• _WHAT THIS TASK INVOLVES_: Among the lines below, keep only those from the one containing "## layer usage" through the one containing "gates cloned | 2 | 2", and reproduce them exactly.

BEGIN MATERIAL PROVIDED

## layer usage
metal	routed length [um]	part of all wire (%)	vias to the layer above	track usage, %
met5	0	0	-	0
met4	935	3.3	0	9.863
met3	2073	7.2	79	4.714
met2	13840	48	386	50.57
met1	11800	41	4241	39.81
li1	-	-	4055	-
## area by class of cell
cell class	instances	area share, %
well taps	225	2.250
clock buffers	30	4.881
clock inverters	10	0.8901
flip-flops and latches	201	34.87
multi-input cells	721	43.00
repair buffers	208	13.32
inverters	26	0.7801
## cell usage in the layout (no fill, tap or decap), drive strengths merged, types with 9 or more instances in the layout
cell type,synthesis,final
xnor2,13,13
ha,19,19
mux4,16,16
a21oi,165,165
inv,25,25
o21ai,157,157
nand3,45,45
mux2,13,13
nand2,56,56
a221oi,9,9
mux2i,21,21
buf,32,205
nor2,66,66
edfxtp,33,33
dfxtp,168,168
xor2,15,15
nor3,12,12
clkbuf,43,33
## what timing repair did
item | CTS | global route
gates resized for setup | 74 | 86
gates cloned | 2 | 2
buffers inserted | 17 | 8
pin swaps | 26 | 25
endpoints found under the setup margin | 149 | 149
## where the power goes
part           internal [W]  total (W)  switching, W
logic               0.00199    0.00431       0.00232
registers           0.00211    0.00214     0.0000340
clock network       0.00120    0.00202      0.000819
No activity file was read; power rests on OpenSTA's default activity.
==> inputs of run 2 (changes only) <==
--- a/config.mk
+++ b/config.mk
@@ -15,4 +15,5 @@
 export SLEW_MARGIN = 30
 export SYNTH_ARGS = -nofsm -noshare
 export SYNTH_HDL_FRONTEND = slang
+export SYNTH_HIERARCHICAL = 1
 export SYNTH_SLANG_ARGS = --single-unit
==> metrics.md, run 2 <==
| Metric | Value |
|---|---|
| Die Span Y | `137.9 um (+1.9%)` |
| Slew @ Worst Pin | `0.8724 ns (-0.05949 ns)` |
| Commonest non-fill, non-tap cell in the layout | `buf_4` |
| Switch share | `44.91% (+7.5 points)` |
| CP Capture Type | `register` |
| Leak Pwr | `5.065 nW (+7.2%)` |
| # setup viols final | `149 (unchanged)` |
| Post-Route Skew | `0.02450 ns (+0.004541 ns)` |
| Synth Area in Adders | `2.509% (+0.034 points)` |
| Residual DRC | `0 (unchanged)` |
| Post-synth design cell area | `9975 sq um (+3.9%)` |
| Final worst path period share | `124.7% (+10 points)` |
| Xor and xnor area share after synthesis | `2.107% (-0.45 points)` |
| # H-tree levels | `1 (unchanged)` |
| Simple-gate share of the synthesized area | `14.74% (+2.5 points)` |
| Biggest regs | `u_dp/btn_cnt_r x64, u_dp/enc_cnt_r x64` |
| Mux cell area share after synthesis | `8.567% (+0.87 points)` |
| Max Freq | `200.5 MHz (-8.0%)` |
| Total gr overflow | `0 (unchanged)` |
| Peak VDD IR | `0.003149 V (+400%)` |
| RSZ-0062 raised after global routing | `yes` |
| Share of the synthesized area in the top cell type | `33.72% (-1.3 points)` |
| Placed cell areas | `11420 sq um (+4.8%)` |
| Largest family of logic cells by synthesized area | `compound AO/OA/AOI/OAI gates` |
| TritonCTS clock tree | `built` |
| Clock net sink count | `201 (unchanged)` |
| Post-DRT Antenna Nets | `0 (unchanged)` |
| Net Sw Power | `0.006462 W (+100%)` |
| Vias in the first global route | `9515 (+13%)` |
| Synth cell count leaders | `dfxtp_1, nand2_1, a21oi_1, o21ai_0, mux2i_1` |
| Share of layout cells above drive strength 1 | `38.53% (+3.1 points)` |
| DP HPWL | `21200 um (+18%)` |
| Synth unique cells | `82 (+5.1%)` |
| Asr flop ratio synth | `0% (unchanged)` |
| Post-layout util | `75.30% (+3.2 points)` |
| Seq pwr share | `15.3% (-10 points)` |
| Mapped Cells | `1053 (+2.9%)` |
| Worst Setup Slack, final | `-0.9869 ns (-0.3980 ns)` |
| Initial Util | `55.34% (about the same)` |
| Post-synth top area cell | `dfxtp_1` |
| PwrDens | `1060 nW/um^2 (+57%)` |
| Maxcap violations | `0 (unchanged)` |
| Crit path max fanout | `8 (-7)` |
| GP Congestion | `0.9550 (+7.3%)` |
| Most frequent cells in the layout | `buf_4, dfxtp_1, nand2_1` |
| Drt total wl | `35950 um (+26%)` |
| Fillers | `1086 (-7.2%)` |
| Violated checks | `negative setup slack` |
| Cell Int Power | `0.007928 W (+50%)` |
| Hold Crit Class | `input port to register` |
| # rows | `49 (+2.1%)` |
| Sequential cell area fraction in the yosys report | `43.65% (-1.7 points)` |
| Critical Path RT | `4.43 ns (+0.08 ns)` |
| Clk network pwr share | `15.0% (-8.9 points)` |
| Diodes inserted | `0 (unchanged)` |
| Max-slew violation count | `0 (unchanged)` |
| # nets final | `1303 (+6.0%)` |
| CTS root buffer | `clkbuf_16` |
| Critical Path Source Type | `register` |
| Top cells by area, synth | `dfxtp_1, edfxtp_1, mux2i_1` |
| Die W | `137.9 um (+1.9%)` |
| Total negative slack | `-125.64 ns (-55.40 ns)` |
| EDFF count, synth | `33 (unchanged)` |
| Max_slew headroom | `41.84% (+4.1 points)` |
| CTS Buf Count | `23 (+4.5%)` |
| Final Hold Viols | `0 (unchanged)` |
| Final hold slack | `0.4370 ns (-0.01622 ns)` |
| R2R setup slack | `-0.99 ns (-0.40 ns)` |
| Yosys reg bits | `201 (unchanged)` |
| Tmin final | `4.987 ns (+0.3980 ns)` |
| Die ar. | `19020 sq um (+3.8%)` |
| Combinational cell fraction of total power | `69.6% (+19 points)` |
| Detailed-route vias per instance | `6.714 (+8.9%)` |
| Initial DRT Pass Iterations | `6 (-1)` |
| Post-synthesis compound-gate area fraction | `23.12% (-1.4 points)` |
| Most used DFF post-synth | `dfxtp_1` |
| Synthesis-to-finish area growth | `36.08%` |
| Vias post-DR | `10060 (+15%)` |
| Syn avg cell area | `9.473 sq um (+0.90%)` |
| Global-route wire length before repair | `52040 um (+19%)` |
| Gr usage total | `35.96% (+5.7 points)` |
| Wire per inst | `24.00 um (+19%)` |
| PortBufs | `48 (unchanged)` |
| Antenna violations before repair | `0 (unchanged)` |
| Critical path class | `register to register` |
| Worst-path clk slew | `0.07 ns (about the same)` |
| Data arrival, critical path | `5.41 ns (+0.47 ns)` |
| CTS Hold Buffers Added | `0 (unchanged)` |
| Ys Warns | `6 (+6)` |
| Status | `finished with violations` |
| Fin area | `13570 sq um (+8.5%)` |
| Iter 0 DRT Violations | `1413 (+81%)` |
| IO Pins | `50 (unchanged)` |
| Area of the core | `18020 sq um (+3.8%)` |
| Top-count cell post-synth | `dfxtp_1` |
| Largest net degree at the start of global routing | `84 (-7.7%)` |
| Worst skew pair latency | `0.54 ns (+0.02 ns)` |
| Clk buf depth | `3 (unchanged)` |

END MATERIAL PROVIDED
BEGIN MATERIAL PROVIDED

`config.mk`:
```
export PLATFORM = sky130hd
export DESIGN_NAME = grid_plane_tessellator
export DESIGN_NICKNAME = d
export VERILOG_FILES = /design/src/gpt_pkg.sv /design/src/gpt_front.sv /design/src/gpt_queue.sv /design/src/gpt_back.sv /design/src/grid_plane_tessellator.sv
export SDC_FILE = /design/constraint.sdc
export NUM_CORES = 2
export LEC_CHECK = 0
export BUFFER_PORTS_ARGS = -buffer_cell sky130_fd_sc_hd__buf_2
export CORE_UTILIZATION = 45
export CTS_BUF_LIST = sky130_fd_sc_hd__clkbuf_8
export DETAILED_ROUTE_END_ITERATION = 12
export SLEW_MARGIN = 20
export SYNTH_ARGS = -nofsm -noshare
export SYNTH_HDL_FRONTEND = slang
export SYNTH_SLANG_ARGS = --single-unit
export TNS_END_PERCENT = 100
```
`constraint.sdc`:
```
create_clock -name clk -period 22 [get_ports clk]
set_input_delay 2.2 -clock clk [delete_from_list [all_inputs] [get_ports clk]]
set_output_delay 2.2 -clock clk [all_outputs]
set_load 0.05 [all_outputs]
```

END MATERIAL PROVIDED
BEGIN MATERIAL PROVIDED

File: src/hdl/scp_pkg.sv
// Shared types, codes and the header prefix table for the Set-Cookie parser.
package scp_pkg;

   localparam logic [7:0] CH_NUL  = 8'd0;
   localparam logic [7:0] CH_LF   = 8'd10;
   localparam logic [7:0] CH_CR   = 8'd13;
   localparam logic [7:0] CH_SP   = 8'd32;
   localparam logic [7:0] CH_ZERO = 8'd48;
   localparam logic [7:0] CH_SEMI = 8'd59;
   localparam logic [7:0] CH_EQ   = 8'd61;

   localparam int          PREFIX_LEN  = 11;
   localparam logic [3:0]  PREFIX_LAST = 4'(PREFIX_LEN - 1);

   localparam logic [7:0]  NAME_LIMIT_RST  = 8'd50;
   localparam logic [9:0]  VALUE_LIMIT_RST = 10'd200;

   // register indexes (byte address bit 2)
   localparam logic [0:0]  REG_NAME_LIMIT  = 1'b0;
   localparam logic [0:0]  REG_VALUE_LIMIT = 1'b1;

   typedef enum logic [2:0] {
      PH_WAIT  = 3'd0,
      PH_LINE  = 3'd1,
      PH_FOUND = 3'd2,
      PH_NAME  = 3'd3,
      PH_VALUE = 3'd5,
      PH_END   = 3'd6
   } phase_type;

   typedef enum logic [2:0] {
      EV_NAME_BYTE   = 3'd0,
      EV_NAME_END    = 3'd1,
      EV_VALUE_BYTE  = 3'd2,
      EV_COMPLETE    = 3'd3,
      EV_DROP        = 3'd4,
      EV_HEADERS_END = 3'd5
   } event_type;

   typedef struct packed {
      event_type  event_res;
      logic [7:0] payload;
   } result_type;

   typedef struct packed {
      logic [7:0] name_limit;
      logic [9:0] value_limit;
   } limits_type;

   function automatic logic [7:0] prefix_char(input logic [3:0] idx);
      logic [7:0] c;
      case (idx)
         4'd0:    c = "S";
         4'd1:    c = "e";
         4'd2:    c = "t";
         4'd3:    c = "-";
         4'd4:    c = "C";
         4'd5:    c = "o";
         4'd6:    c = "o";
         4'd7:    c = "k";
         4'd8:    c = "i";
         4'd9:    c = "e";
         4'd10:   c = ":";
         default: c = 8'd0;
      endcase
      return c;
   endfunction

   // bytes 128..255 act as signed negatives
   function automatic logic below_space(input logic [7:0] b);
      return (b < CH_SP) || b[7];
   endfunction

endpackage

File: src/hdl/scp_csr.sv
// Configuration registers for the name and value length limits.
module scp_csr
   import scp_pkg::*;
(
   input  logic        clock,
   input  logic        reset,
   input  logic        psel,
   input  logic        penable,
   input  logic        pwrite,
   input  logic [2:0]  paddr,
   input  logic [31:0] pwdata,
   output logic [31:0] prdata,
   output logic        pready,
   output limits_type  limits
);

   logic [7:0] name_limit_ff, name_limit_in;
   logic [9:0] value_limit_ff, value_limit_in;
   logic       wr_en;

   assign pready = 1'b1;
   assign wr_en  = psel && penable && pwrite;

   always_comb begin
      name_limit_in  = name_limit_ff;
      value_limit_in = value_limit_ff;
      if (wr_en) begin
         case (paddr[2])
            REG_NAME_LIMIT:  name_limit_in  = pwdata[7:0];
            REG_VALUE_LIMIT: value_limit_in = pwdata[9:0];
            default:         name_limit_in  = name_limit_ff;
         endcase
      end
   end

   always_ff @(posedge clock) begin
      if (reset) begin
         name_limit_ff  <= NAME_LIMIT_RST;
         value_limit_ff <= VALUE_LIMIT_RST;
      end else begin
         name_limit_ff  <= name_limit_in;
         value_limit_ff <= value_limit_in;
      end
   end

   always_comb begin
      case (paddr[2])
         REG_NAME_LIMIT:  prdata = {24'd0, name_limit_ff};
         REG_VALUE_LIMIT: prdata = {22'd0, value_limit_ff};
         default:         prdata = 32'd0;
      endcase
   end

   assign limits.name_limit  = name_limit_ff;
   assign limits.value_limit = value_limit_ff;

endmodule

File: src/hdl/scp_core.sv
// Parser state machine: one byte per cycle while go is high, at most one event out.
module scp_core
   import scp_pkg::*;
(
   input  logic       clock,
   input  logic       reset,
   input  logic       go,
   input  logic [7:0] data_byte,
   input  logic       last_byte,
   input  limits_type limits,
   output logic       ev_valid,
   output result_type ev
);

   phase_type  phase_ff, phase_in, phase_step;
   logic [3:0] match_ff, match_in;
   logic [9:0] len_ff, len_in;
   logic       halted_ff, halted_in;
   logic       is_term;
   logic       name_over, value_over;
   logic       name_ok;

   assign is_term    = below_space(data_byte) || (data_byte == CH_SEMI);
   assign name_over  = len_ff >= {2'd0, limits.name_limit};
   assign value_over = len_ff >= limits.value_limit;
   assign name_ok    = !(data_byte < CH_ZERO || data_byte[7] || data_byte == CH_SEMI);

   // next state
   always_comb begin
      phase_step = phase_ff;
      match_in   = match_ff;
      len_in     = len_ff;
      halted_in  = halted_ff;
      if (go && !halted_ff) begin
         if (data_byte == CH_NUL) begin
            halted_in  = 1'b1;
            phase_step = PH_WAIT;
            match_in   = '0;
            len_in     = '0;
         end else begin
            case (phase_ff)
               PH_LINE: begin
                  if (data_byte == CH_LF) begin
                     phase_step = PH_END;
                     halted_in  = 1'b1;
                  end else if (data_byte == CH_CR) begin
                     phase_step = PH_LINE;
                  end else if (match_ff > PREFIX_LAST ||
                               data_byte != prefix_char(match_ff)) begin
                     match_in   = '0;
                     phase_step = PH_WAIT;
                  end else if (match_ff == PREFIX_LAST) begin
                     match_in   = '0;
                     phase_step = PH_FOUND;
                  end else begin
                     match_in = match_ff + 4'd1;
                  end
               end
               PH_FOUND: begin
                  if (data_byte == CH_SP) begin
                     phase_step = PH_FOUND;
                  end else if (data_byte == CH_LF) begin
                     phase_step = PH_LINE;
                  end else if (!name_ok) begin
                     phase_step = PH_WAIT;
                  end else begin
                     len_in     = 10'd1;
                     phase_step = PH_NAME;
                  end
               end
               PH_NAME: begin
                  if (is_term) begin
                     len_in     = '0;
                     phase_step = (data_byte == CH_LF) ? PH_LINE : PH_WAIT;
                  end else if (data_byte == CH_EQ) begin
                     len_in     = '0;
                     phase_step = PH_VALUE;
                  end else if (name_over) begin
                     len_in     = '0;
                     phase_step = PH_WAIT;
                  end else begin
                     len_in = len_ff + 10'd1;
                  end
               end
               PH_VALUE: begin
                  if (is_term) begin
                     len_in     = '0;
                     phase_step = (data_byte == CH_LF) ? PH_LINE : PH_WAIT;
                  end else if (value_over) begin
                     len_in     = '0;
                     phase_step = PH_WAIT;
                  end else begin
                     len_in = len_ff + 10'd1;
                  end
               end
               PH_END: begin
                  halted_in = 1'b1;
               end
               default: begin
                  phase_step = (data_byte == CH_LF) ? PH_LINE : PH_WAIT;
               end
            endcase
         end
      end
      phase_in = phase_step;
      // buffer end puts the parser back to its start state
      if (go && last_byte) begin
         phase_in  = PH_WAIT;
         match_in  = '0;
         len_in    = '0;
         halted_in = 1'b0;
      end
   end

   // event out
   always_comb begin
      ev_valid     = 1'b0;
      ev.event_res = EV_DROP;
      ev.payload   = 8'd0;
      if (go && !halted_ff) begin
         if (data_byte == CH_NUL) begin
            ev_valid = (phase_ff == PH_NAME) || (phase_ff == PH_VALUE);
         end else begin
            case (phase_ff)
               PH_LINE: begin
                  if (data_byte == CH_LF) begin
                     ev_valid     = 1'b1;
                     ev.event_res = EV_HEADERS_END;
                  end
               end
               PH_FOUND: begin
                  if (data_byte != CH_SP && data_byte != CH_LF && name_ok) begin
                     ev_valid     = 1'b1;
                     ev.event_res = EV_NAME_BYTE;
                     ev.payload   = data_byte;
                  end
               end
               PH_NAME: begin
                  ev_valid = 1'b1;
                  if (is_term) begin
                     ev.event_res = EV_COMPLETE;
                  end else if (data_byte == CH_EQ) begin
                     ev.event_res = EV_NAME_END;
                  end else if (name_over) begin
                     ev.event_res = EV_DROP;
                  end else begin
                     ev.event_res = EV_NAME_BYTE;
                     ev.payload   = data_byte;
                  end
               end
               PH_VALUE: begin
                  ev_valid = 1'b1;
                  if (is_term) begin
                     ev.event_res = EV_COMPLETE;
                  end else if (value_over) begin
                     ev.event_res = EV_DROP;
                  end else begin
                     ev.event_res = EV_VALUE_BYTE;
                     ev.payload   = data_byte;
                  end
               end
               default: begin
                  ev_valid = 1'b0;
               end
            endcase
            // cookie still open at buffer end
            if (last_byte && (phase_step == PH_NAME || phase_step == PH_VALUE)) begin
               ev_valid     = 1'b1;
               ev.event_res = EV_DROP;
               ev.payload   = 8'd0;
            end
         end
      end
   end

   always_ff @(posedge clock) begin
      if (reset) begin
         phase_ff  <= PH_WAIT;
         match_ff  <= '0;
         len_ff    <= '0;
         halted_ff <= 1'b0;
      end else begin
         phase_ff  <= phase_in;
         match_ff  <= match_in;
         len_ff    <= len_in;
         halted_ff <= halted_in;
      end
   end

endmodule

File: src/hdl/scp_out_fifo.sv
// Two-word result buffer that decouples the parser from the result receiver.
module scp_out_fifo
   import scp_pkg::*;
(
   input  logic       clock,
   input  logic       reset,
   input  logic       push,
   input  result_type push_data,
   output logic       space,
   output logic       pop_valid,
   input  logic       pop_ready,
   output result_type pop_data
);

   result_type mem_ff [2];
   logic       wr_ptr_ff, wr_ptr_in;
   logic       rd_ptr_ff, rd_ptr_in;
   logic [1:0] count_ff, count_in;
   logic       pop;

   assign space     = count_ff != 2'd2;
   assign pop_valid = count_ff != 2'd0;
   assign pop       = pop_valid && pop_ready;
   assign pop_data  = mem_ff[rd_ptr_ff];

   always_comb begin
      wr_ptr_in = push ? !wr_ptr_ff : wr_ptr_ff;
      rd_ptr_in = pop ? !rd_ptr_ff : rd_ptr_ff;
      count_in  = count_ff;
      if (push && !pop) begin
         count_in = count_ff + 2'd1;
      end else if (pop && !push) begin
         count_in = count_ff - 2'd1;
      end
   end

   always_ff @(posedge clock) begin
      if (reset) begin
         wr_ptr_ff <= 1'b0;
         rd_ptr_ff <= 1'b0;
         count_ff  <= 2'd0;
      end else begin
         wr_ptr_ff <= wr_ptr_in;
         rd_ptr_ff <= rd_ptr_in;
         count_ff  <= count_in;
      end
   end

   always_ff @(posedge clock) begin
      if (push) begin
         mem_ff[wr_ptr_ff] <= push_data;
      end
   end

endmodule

END MATERIAL PROVIDED

• _SOLUTION TO THE EXERCISE_:
## layer usage
metal	routed length [um]	part of all wire (%)	vias to the layer above	track usage, %
met5	0	0	-	0
met4	935	3.3	0	9.863
met3	2073	7.2	79	4.714
met2	13840	48	386	50.57
met1	11800	41	4241	39.81
li1	-	-	4055	-
## area by class of cell
cell class	instances	area share, %
well taps	225	2.250
clock buffers	30	4.881
clock inverters	10	0.8901
flip-flops and latches	201	34.87
multi-input cells	721	43.00
repair buffers	208	13.32
inverters	26	0.7801
## cell usage in the layout (no fill, tap or decap), drive strengths merged, types with 9 or more instances in the layout
cell type,synthesis,final
xnor2,13,13
ha,19,19
mux4,16,16
a21oi,165,165
inv,25,25
o21ai,157,157
nand3,45,45
mux2,13,13
nand2,56,56
a221oi,9,9
mux2i,21,21
buf,32,205
nor2,66,66
edfxtp,33,33
dfxtp,168,168
xor2,15,15
nor3,12,12
clkbuf,43,33
## what timing repair did
item | CTS | global route
gates resized for setup | 74 | 86
gates cloned | 2 | 2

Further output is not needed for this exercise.